The album title is To Love (Jiang Ai 將愛, Sony, Nov 2003). Here’s a list of the first ten tracks, which are all in Mandarin. Each is linked to a video.

1. To Love (Jiang Ai 將愛, written & composed by Faye)

2. Empty City (Kong Cheng 空城)
3. No Staying (Bu Liu 不留, written & composed by Faye)
4. A Beautiful Mistake (Mei Cuo 美錯)
5. Passenger (Cheng Ke 乘客)
6. Sunflower (Yang Bao 陽寶, written & composed by Faye)
7. Merry-Go-Round (Xuan Mu 旋木)
8. April Snow (Si Yue Xue 四月雪, composed by Faye)
9. Make Up (Ye Zhuang 夜妝)
10. Smoke (Yan )

If you’re new to Faye’s music and don’t have this album, I’d suggest focusing on listening in the first go around, rather than watching the video. The visuals are eye-catching and may be distracting if you want to get a feel for the full richness of her voice.

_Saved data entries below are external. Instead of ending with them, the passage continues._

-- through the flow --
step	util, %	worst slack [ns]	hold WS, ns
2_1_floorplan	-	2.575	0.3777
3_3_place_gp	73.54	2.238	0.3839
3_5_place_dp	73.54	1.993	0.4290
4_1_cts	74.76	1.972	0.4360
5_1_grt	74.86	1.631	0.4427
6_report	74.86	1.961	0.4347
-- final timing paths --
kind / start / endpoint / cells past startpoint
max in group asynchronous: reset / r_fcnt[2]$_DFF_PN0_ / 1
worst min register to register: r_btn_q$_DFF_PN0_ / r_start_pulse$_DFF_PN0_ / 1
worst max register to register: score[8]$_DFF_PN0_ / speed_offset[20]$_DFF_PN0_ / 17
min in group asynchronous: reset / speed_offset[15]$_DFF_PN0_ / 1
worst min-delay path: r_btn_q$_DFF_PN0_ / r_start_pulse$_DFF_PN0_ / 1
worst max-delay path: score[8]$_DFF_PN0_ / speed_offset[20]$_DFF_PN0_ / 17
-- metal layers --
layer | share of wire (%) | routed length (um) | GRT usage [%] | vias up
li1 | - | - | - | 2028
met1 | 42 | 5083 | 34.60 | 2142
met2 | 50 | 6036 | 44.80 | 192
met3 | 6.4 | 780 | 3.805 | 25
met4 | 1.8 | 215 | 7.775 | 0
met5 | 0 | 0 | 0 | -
`src/rtl/fir_mc_if.sv`:
```
// Sample/result handshake and coefficient port of the multi-channel FIR (fir_mc).
// The slave modport is the filter side; the master modport is the producer/host side.
interface fir_mc_if #(
   parameter int DATA_W   = 16,
   parameter int COEFF_W  = 16,
   parameter int TAPS     = 16,
   parameter int CHANNELS = 2,
   parameter int OUT_W    = 32
);
   localparam int AW = $clog2(TAPS);
   localparam int CW = (CHANNELS > 1) ? $clog2(CHANNELS) : 1;

   logic                      valid_i;
   logic                      ready_o;
   logic [CW-1:0]             chan_i;
   logic signed [DATA_W-1:0]  data_i;
   logic                      valid_o;
   logic [CW-1:0]             chan_o;
   logic signed [OUT_W-1:0]   data_o;
   logic                      coeff_we_i;
   logic [AW-1:0]             coeff_addr_i;
   logic signed [COEFF_W-1:0] coeff_wdata_i;
   logic signed [COEFF_W-1:0] coeff_rdata_o;
   logic                      coeff_drop_o;
   logic                      chan_err_o;

   modport master (
      output valid_i, chan_i, data_i, coeff_we_i, coeff_addr_i, coeff_wdata_i,
      input  ready_o, valid_o, chan_o, data_o, coeff_rdata_o, coeff_drop_o, chan_err_o
   );

   modport slave (
      input  valid_i, chan_i, data_i, coeff_we_i, coeff_addr_i, coeff_wdata_i,
      output ready_o, valid_o, chan_o, data_o, coeff_rdata_o, coeff_drop_o, chan_err_o
   );
endinterface

```
`src/rtl/fir_mc.sv`:
```
// Time-multiplexed multi-channel FIR: one shared MAC, per-channel circular delay lines.
// Define FIR_MC_SAT_EN for round-half-up plus saturation on output; default wraps to OUT_W.
//
// state  | meaning
// IDLE   | ready for a sample; coefficient writes accepted
// MAC    | one tap per cycle, k = 0..TAPS-1
// OUT    | register result, pulse valid_o, advance channel write pointer
module fir_mc #(
   parameter int DATA_W   = 16,
   parameter int COEFF_W  = 16,
   parameter int TAPS     = 16,
   parameter int CHANNELS = 2,
   parameter int ACC_W    = DATA_W + COEFF_W + $clog2(TAPS),
   parameter int OUT_W    = 32,
   parameter int SHIFT    = 0
) (
   input  logic     clk_i,
   input  logic     rst_ni,
   fir_mc_if.slave  bus
);
   localparam int AW = $clog2(TAPS);
   localparam int CW = (CHANNELS > 1) ? $clog2(CHANNELS) : 1;
   localparam int PW = DATA_W + COEFF_W;
   localparam logic [CW:0] CH_LIM = (CW+1)'(CHANNELS);

   typedef enum logic [1:0] {S_IDLE, S_MAC, S_OUT} state_t;

   state_t                                     state_q, state_d;
   logic [AW-1:0]                              k_q;
   logic [CW-1:0]                              ch_q;
   logic signed [ACC_W-1:0]                    acc_q;
   logic [TAPS-1:0][COEFF_W-1:0]               coeff_q;
   logic [CHANNELS-1:0][TAPS-1:0][DATA_W-1:0]  x_q;
   logic [CHANNELS-1:0][AW-1:0]                wp_q;

   logic                      chan_ok, accept, coeff_wr, ready;
   logic [AW-1:0]             rp, wp_cur;
   logic signed [PW-1:0]      prod;
   logic signed [OUT_W-1:0]   res;

   logic                      valid_q, drop_q, err_q;
   logic [CW-1:0]             chan_out_q;
   logic signed [OUT_W-1:0]   data_q;
   logic signed [COEFF_W-1:0] rdata_q;

   assign chan_ok  = {1'b0, bus.chan_i} < CH_LIM;
   assign accept   = (state_q == S_IDLE) && bus.valid_i && chan_ok;
   assign coeff_wr = (state_q == S_IDLE) && bus.coeff_we_i;

   always_comb begin
      state_d = state_q;
      ready   = 1'b0;
      case (state_q)
         S_IDLE: begin
            ready = 1'b1;
            if (accept) state_d = S_MAC;
         end
         S_MAC:   if (k_q == AW'(TAPS - 1)) state_d = S_OUT;
         S_OUT:   state_d = S_IDLE;
         default: state_d = S_IDLE;
      endcase
   end

   always_ff @(posedge clk_i or negedge rst_ni) begin
      if (!rst_ni) state_q <= S_IDLE;
      else         state_q <= state_d;
   end

   // Newest sample is at wp during MAC; tap k reads wp-k modulo TAPS.
   assign wp_cur = wp_q[ch_q];
   always_comb begin
      rp = wp_cur - k_q;
      if (wp_cur < k_q) rp = rp + AW'(TAPS);
   end

   assign prod = PW'($signed(coeff_q[k_q])) * PW'($signed(x_q[ch_q][rp]));

`ifdef FIR_MC_SAT_EN
   localparam logic signed [ACC_W:0] RND =
      (SHIFT > 0) ? ((ACC_W+1)'(1) << ((SHIFT > 0) ? SHIFT - 1 : 0)) : '0;
   localparam logic signed [ACC_W:0] O_MAX = {{(ACC_W-OUT_W+2){1'b0}}, {(OUT_W-1){1'b1}}};
   localparam logic signed [ACC_W:0] O_MIN = {{(ACC_W-OUT_W+2){1'b1}}, {(OUT_W-1){1'b0}}};
   logic signed [ACC_W:0] shf;

   always_comb begin
      shf = ((ACC_W+1)'(acc_q) + RND) >>> SHIFT;
      res = shf[OUT_W-1:0];
      if (shf > O_MAX)      res = O_MAX[OUT_W-1:0];
      else if (shf < O_MIN) res = O_MIN[OUT_W-1:0];
   end
`else
   assign res = OUT_W'(acc_q >>> SHIFT);
`endif

   always_ff @(posedge clk_i or negedge rst_ni) begin
      if (!rst_ni) begin
         k_q        <= '0;
         ch_q       <= '0;
         acc_q      <= '0;
         valid_q    <= 1'b0;
         chan_out_q <= '0;
         data_q     <= '0;
         drop_q     <= 1'b0;
         err_q      <= 1'b0;
         rdata_q    <= '0;
      end else begin
         valid_q <= (state_q == S_OUT);
         drop_q  <= bus.coeff_we_i && (state_q != S_IDLE);
         err_q   <= (state_q == S_IDLE) && bus.valid_i && !chan_ok;
         rdata_q <= coeff_wr ? bus.coeff_wdata_i : $signed(coeff_q[bus.coeff_addr_i]);
         if (accept) begin
            ch_q  <= bus.chan_i;
            acc_q <= '0;
            k_q   <= '0;
         end else if (state_q == S_MAC) begin
            acc_q <= acc_q + ACC_W'(prod);
            k_q   <= k_q + AW'(1);
         end
         if (state_q == S_OUT) begin
            data_q     <= res;
            chan_out_q <= ch_q;
         end
      end
   end

   always_ff @(posedge clk_i or negedge rst_ni) begin
      if (!rst_ni) begin
         coeff_q <= '0;
         x_q     <= '0;
         wp_q    <= '0;
      end else begin
         if (coeff_wr) coeff_q[bus.coeff_addr_i] <= bus.coeff_wdata_i;
         if (accept)   x_q[bus.chan_i][wp_q[bus.chan_i]] <= bus.data_i;
         if (state_q == S_OUT)
            wp_q[ch_q] <= (wp_cur == AW'(TAPS - 1)) ? '0 : wp_cur + AW'(1);
      end
   end

   assign bus.ready_o       = ready;
   assign bus.valid_o       = valid_q;
   assign bus.chan_o        = chan_out_q;
   assign bus.data_o        = data_q;
   assign bus.coeff_rdata_o = rdata_q;
   assign bus.coeff_drop_o  = drop_q;
   assign bus.chan_err_o    = err_q;
endmodule

```
`src/flat_wrapper.sv`:
```
// flat-port wrapper written by rule: the top's interface ports become plain ports
module fir_mc_flat 
#(
   parameter int DATA_W   = 16,
   parameter int COEFF_W  = 16,
   parameter int TAPS     = 16,
   parameter int CHANNELS = 2,
   parameter int ACC_W    = DATA_W + COEFF_W + $clog2(TAPS),
   parameter int OUT_W    = 32,
   parameter int SHIFT    = 0
)
  (clk_i, rst_ni, bus_valid_i, bus_chan_i, bus_data_i, bus_coeff_we_i, bus_coeff_addr_i, bus_coeff_wdata_i, bus_ready_o, bus_valid_o, bus_chan_o, bus_data_o, bus_coeff_rdata_o, bus_coeff_drop_o, bus_chan_err_o);
  fir_mc_if #(.DATA_W(DATA_W), .COEFF_W(COEFF_W), .TAPS(TAPS), .CHANNELS(CHANNELS), .OUT_W(OUT_W)) bus_i ();
  input  logic clk_i;
  input  logic rst_ni;
  input wire logic [$bits(bus_i.valid_i)-1:0] bus_valid_i;
  input wire logic [$bits(bus_i.chan_i)-1:0] bus_chan_i;
  input wire logic [$bits(bus_i.data_i)-1:0] bus_data_i;
  input wire logic [$bits(bus_i.coeff_we_i)-1:0] bus_coeff_we_i;
  input wire logic [$bits(bus_i.coeff_addr_i)-1:0] bus_coeff_addr_i;
  input wire logic [$bits(bus_i.coeff_wdata_i)-1:0] bus_coeff_wdata_i;
  output wire logic [$bits(bus_i.ready_o)-1:0] bus_ready_o;
  output wire logic [$bits(bus_i.valid_o)-1:0] bus_valid_o;
  output wire logic [$bits(bus_i.chan_o)-1:0] bus_chan_o;
  output wire logic [$bits(bus_i.data_o)-1:0] bus_data_o;
  output wire logic [$bits(bus_i.coeff_rdata_o)-1:0] bus_coeff_rdata_o;
  output wire logic [$bits(bus_i.coeff_drop_o)-1:0] bus_coeff_drop_o;
  output wire logic [$bits(bus_i.chan_err_o)-1:0] bus_chan_err_o;
  assign bus_i.valid_i = bus_valid_i;
  assign bus_i.chan_i = bus_chan_i;
  assign bus_i.data_i = bus_data_i;
  assign bus_i.coeff_we_i = bus_coeff_we_i;
  assign bus_i.coeff_addr_i = bus_coeff_addr_i;
  assign bus_i.coeff_wdata_i = bus_coeff_wdata_i;
  assign bus_ready_o = bus_i.ready_o;
  assign bus_valid_o = bus_i.valid_o;
  assign bus_chan_o = bus_i.chan_o;
  assign bus_data_o = bus_i.data_o;
  assign bus_coeff_rdata_o = bus_i.coeff_rdata_o;
  assign bus_coeff_drop_o = bus_i.coeff_drop_o;
  assign bus_chan_err_o = bus_i.chan_err_o;
  fir_mc #(.DATA_W(DATA_W), .COEFF_W(COEFF_W), .TAPS(TAPS), .CHANNELS(CHANNELS), .ACC_W(ACC_W), .OUT_W(OUT_W), .SHIFT(SHIFT)) u_core (.clk_i(clk_i), .rst_ni(rst_ni), .bus(bus_i));
endmodule
```
`config.mk`:
```
export PLATFORM = sky130hd
export DESIGN_NAME = fir_mc_flat
export DESIGN_NICKNAME = d
export VERILOG_FILES = /design/src/rtl/fir_mc_if.sv /design/src/rtl/fir_mc.sv /design/src/flat_wrapper.sv
export SDC_FILE = /design/constraint.sdc
export NUM_CORES = 2
export LEC_CHECK = 0
export CAP_MARGIN = 20
export CORE_AREA = 5 5 288 290
export CTS_BUF_LIST = sky130_fd_sc_hd__clkbuf_8
export DETAILED_ROUTE_END_ITERATION = 12
export DIE_AREA = 0 0 293 295
export PLACE_DENSITY = 0.86
export REMOVE_ABC_BUFFERS = 1
export SYNTH_ARGS = -nofsm -noshare
export SYNTH_HDL_FRONTEND = slang
export SYNTH_SLANG_ARGS = --single-unit
```
`constraint.sdc`:
```
create_clock -name clk_i -period 11.6 [get_ports clk_i]
set_input_delay 1.74 -clock clk_i [delete_from_list [all_inputs] [get_ports clk_i]]
set_output_delay 1.74 -clock clk_i [all_outputs]
set_load 0.005 [all_outputs]
```
==> reports/results.txt <==
Clock Tree Root: clkbuf_8
Mapped Avg Cell Area: 13.84 µm²
Initial antenna violation count: 2
Final hold slack: 0.4735 ns
CP endpoint kind: register
CTS tree: built
Critical Path Source Type: register
Final #Nets: 4234
Cell Area, Synth: 0.05155 mm²
Yosys top cell area share: 42.04%
First-pass GRT wire length: 199900 µm
Slew Limit Fails: 0
Drt first pass iters: 8
Clock latency on the worst-skew pair: 0.82 ns
FF+latch count, synth: 866
Initial Util: 64.42%
Crit-path max FO: 20
Power density cells: 270.7 mW/mm²
Rows: 104
Vias in the first global route: 35080
Clk sinks: 866
Die W: 293 µm
Via/cell ratio: 6.394
Final Setup Violations: 0
Area growth syn-to-layout: 9.631%
Die ar.: 0.08644 mm²
Antenna viol nets, final: 0
Async S/R FF share, synth: 100.0%
DRC Markers: 0
Post-DP HPWL: 78750 µm
Via count: 31720
Post-Synthesis Cells: 3725
Worst-path clk slew: 0.07 ns
Endpoints failing hold: 0
CTS Hold Bufs: 0
Synth Flop Type: dfrtp_1
Slew @ Worst Pin: 1.166 ns
Sequential-to-total area share from yosys stat: 42.04%
GRT Total Usage: 29.89%
YS warnings: 0
CTS H-tree lvls: 4
Die height: 295 µm
Clock skew after layout: 0.04669 ns
Clock Path Buffers: 3
Lkg Pwr: 27.23 nW
Share of post-route cells with drive strength above 1: 37.74%
Synth area leaders: dfrtp_1 (42%), mux2_2 (17%), mux4_2 (13%)
I/O Buffers: 92
Crit share post-route: 84.97%
Max Clk Rate: 101.5 MHz
Min-Delay Path Class: register to register
CP max stage delay: 0.69 ns
Post-CTS setup buffers: 0
# IOs: 94
Worst VDD drop: 0.0002908 V
Max_slew headroom: 22.08%
Worst endpoint required time: 12.29 ns
Drt wl/cell: 25.21 µm
Worst Path Arrival: 10.55 ns
GR Overflow Total: 0
Most used cell, CP: fa_1
Cell with the most instances after synthesis: dfrtp_1
1st-iter DRT viols: 2919
Synth cell types: 67
Crit-path slowest cell: dfrtp_2
Core Footprint: 0.08003 mm²
Detailed Route WL: 125100 µm
Status: finished clean
Num CTS Buffers: 143
Synth area leader: dfrtp_1
GPL Wtd Cong: 0.9250
MaxCap Viol Count: 0
Post-CTS Resized: 0
RSZ-0062 raised after global routing: false
FILL cells: 5006
Largest net degree at the start of global routing: 187
Number of flops mapped to enable cells by yosys: 0
Most frequent cells after synthesis: dfrtp_1 (866), mux2_2 (799), inv_1 (336)
WS Path Type: register to register
Fin crit period: 9.857 ns
Fin util: 70.62%
-- routing by layer --
metal	vias to the layer above	global-route usage, %	wire [µm]
met2	1431	48.53	61970
met1	16770	39.62	47160
met3	410	6.393	10150
met5	-	0.8672	117
li1	13110	-	-
met4	4	13.29	5671
-- state kept, by name, summed over array words and instances (netlist names) --
register and cells:
u_core.x_q 512, u_core.coeff_q 256, u_core.acc_q 32, u_core.bus.data_o 32, u_core.bus.coeff_rdata_o 16, u_core.wp_q 8, u_core.k_q 4, u_core.state_q 2
u_core.bus.chan_o 1, u_core.bus.coeff_drop_o 1, u_core.bus.valid_o 1, u_core.ch_q 1
-- final timing paths --
path,start,to,slack (ns),depth (start not counted)
worst min-delay path,u_core.bus.data_o[30],u_core.bus.data_o[30],0.47,2
max in group asynchronous,rst_ni,u_core.coeff_q[123],8.44,3
worst max register to register,u_core.k_q[1],u_core.acc_q[31],1.74,27
min in group asynchronous,rst_ni,u_core.x_q[175],0.94,1
worst min register to register,u_core.bus.data_o[30],u_core.bus.data_o[30],0.47,2
worst max-delay path,u_core.k_q[1],u_core.acc_q[31],1.74,27
-- kinds of logic after synthesis --
family	count (synthesis)	synth area share (%)
other	1	0.007274
muxes	1136	31.86
adders and majority gates	396	13.89
and+or+nand+nor	562	5.257
DFF	866	42.04
AOI/OAI and AO/OA	131	1.549
buffers and inverters	587	4.560
xor gates and xnor gates	46	0.8373
-- metrics by stage --
stage	std cells	setup slack (ns)	TNS [ns]	instance area, µm²	power, mW
after global placement	4697	2.006	0	53430	12.21
after global routing	4961	1.273	0	56520	16.50
final	4961	1.743	0	56520	15.30
after CTS	4949	1.785	0	56290	15.27
after floorplan	3476	-3.828	-78.41	50470	10.26
after detailed placement	4701	1.776	0	53510	12.55
-- critical path, delay by kind of cell (launching register included) --
| family | cells | cell delay [ns] |
|---|---|---|
| multiplexers | 2 | 1.21 |
| AND/OR/NAND/NOR | 2 | 0.46 |
| adder cells (fa/ha/maj) | 8 | 3.63 |
| AO/OA/AOI/OAI | 8 | 1.62 |
| XOR/XNOR | 2 | 1.00 |
| flip-flops | 1 | 0.69 |
| buffers and inverters | 5 | 1.13 |
-- power by group --
part,switching (mW),total [mW],internal [mW]
clock network,1.27,2.66,1.39
registers,0.463,4.09,3.62
logic,4.78,8.56,3.78
-- cells in the final DEF, fill, tap and decap left out, drive strengths merged, types with 26 or more instances in the layout --
master / Yosys / routed
clkbuf: 182 / 171
or2: 37 / 37
mux4: 310 / 310
nand2: 186 / 186
fa: 294 / 294
inv: 337 / 393
ha: 102 / 102
nor2: 130 / 130
buf: 67 / 86
nor2b: 60 / 60
mux2i: 26 / 26
dfrtp: 866 / 866
nand2b: 89 / 89
mux2: 800 / 800
o21ai: 54 / 54
clkdlybuf4s50: 0 / 88
-- cell type report --
cell class	count	area [µm²]	area share (%)
clock inverters	79	455.4	0.8058
diodes	1	2.502	0.004428
clock buffers	169	2326	4.116
multi-input cells	2272	27660	48.93
well taps	1060	1326	2.347
repair buffers	176	1802	3.188
inverters	338	1269	2.245
flip-flops and latches	866	21680	38.36
Note: power is estimated with default switching activity, not from simulation.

Many don’t realize the extent to which Faye is involved in the creation and development of her albums. For example, she wrote and composed three of the songs: “To Love,” “No Staying,” and “Sunflower.” And she composed a fourth, “April Snow.” Also, for the first time, she co-produced the entire album. The result is stunning. Every track is a masterpiece, unique yet an integral part of the whole. The opening drums in the title track will absolutely blow you away. And from there on in, to the very last track, you’ll be in for the ride of your life. In future articles, I’ll get into some of the songs, but for now, I’ll leave it to you to enjoy and appreciate.

The ultimate test for an exceptional album or any great work of art is staying power. You don’t ever get tired of listening to it, and every time you do, you discover something new, something you’d missed or overlooked. This is the way it is with Faye’s albums, they never get old, and that’s the way it is with To Love. After five years, there’s really nothing in the pop music landscape — in China or the world — that comes even close to rivaling what Faye has accomplished in this album. (And the same could be said for her other albums as well.) The creativity, the beauty, are unrivaled. And, I might add, this is the way it is with Faye herself. Her photos, films, MVs, and live appearances all have a quality that’s not unlike Mona Lisa’s smile, a mysterious depth that fascinates without end.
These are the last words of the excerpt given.